Bioweapon Experts Aren't Buying the Tesla Model X's Bioweapon Defense Mode - evo_9
http://gizmodo.com/bioweapon-experts-arent-buying-the-tesla-model-xs-biowe-1733909293
======
SEJeff
Bonus points that they seriously think it isn't another example of Musk simply
being cheeky because he can.

He said the plan was to name the model 3 the model E originally, but that GM
or some other car mfg has the trademark on it so that the tesla vehicle lineup
would spell "SEX". He's also added Insane and Ludicrous modes, with a comment
that plaid mode will eventually be added. That is directly from the
hitchhikers guide to the galaxy.

Finally, the two SpaceX "autonomous drone platform" ships are named "Of Course
I Love You" and "Just Read the Instructions", which are Culture GSV class war
ships in Ian M Banks's culture book series.
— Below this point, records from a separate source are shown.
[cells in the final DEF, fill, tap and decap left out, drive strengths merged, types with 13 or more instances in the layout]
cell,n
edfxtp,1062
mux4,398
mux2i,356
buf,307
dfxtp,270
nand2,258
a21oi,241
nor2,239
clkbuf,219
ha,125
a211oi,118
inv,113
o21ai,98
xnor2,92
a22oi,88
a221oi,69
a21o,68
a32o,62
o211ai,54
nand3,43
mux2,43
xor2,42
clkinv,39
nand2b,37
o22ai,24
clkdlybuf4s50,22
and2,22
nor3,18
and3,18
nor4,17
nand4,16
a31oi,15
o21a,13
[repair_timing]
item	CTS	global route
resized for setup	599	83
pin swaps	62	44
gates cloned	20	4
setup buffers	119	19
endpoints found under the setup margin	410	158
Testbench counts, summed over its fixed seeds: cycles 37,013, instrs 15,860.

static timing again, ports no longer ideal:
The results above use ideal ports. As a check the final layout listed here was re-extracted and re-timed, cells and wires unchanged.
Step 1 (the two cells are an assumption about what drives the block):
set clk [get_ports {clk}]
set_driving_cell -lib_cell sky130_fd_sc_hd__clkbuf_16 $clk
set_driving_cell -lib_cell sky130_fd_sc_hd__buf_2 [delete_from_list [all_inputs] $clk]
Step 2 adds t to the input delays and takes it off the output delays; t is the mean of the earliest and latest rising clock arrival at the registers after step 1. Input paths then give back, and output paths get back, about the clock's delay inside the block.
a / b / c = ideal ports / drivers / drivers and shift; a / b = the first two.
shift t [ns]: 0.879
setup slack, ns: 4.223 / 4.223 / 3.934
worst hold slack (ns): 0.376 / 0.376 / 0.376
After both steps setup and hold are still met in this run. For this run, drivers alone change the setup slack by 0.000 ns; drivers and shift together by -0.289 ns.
"Bioweapon defense" mode is just musk having a bit of fun. I doubt that they
are seriously thinking it would be used for that, and if they were, it would
look a lot more like the "Fox" nuclear biological and chemical protection
vehicle the US Army uses.

[https://en.wikipedia.org/wiki/M1135_Nuclear,_Biological,_Che...](https://en.wikipedia.org/wiki/M1135_Nuclear,_Biological,_Chemical,_Reconnaissance_Vehicle)

------
sigmar
what a strange article. It argues HEPA isn't effective enough (which is barely
relevant because it isn't just a hepa filter), then the article talks about
the timing of bioweapon attacks (obviously a car can't predict the future),
and then it explains that the technology "is probably overkill, anyway."

Seems like they wrote the title, then tried to come up with an article to
support it, even if they ended it with contradicting themselves.